My tendency toward fabric hoarding is well documented…and I’m mostly okay with it. I set limits for myself and try to stick to plans to sew my stash…and sometimes succeed.
As I sew more and more garments, my stash of scraps is growing. And there’s some special stuff in there! Recently I embarked on a mission to use some of those scraps as I gear up for spring and summer sewing…and learned a few things along the way.
Use your scraps to create muslin samples. I’ve been auditioning a few woven tanks for summer sewing and wanted to test the fit of the Willow Tank by Grainline Studio. I had a good cut of thrifted black linen left from another make and some precious ikat (on an ikat bender, folks!). I simply cut the pattern pieces apart and added the strip at the front and back…and I think I want to do it again.
Use your scraps to color block. Also in the pursuit of summer tank awesomeness, I made a sample of the Adventure Tank from Fancy Tiger Crafts to test the fit. Using some leftover stripe jersey and some repurposed olive bamboo jersey (from a dress I wasn’t wearing), I created a color-block front and back bodice. And I love the result. It’s a basic, yes, but it has a special, custom feel to it.
Use your scraps as lining or facings. AND rework things you aren’t wearing. A few times in the last year, I’ve made garments that I loved but weren’t getting the amount of wear they deserved. The tank above was made from the skirt of a dress I cut off to create a peplum tank. This tank, the Ella Tank by Liola Patterns, was created from scraps and a circle skirt I made last fall. The linen is scrumptious (Essex linen – I highly recommend the stuff!) but the skirt was not drapey enough or just didn’t suit my body type…or some other issue that kept me from wearing it. I had to get creative with the cuts I had to work with. For the tank, I inserted a triangular center front panel, added a seam to the lower back bodice and, for bonus points, used a bit more of my ikat scraps as the upper back bodice facing.
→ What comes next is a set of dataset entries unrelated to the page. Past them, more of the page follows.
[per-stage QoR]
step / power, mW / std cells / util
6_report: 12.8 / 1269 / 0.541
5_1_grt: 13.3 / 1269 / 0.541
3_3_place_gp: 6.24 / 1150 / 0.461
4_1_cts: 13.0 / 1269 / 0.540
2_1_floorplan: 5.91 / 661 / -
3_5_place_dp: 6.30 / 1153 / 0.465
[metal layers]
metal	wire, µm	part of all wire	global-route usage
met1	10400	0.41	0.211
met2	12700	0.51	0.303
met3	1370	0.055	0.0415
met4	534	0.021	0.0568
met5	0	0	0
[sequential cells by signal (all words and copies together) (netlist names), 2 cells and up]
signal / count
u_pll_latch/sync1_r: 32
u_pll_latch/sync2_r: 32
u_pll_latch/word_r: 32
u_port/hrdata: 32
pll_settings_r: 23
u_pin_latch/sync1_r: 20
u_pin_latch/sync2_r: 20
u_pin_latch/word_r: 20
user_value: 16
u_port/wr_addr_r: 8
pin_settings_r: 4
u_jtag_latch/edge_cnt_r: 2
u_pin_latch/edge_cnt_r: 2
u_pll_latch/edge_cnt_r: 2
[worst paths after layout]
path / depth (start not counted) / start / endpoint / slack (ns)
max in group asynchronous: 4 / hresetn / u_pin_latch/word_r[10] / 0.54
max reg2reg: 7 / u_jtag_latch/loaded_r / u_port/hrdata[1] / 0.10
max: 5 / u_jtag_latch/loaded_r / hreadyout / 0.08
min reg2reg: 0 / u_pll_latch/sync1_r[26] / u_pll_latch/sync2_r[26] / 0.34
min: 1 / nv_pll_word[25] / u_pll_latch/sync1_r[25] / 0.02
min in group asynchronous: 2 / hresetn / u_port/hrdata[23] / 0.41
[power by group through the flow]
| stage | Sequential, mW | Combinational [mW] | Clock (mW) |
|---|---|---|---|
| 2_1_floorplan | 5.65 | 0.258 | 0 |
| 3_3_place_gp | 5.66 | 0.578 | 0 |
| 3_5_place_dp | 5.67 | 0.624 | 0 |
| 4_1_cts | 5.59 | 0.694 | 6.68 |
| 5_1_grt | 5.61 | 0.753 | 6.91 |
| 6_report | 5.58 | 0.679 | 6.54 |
Now that I’ve started thinking about my fabric and makes in this way….no project is safe! But it also signals a change in my approach to sewing, I think. I started wanting to sew special occasion garments only, then moved to all basics all the time…read kinda, sorta boring. Now I’m still on basics, but looking to add custom details for one-of-a-kind flavor. I think I’m a much more confident sewer now too – so I’m willing to take risks, try some hacks and customizations but the end result is still something that I will actually wear. Practical to a fault, maybe, but it keeps me sewing!